(Stored data)
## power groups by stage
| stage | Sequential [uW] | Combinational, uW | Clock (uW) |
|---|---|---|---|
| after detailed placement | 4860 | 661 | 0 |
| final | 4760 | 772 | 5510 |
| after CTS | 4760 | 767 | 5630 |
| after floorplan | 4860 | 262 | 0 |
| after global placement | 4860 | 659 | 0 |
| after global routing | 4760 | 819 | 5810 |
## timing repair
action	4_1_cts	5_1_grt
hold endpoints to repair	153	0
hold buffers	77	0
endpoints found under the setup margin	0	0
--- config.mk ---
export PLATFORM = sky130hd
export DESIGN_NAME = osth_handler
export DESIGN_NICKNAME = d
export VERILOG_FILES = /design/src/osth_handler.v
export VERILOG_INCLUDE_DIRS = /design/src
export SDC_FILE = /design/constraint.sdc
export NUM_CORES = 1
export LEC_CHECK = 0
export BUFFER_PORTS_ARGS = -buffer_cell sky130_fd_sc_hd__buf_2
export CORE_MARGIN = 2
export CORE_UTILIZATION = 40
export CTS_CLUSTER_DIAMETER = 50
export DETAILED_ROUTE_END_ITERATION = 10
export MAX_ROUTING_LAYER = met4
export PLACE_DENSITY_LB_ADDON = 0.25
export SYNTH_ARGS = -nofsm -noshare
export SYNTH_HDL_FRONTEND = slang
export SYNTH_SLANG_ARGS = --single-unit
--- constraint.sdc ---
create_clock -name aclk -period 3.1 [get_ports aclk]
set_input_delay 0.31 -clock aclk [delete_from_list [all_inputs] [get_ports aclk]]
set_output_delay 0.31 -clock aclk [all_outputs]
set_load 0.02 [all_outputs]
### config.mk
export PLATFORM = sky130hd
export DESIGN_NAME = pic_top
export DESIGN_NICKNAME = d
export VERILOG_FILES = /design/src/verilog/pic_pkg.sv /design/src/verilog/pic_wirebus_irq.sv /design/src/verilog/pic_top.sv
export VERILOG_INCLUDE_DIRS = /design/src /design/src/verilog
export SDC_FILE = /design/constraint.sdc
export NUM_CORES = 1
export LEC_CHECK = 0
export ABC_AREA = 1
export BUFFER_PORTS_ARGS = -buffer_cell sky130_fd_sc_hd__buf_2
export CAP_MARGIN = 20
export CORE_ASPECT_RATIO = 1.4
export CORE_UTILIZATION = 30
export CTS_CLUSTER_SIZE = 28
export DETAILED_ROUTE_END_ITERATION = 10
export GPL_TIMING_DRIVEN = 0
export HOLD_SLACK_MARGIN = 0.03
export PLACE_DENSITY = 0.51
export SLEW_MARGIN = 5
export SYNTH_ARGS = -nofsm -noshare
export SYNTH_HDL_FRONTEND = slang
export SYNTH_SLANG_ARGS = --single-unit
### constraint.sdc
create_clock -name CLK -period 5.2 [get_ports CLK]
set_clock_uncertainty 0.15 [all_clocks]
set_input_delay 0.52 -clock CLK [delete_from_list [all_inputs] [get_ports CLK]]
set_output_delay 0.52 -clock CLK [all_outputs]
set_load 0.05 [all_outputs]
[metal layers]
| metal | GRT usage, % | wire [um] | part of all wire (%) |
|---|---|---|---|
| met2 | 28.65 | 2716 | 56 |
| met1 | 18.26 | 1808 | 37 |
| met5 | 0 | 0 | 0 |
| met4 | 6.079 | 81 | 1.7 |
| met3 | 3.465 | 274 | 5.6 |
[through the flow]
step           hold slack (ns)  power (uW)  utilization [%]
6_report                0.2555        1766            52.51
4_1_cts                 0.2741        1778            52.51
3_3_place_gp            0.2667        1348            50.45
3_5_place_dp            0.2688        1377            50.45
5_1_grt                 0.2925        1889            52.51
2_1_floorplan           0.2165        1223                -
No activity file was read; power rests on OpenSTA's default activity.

## EXERCISE AIM
The result is a copy of every line above where the word "repair" shows up.

## ANSWER BOX
## timing repair
hold endpoints to repair	153	0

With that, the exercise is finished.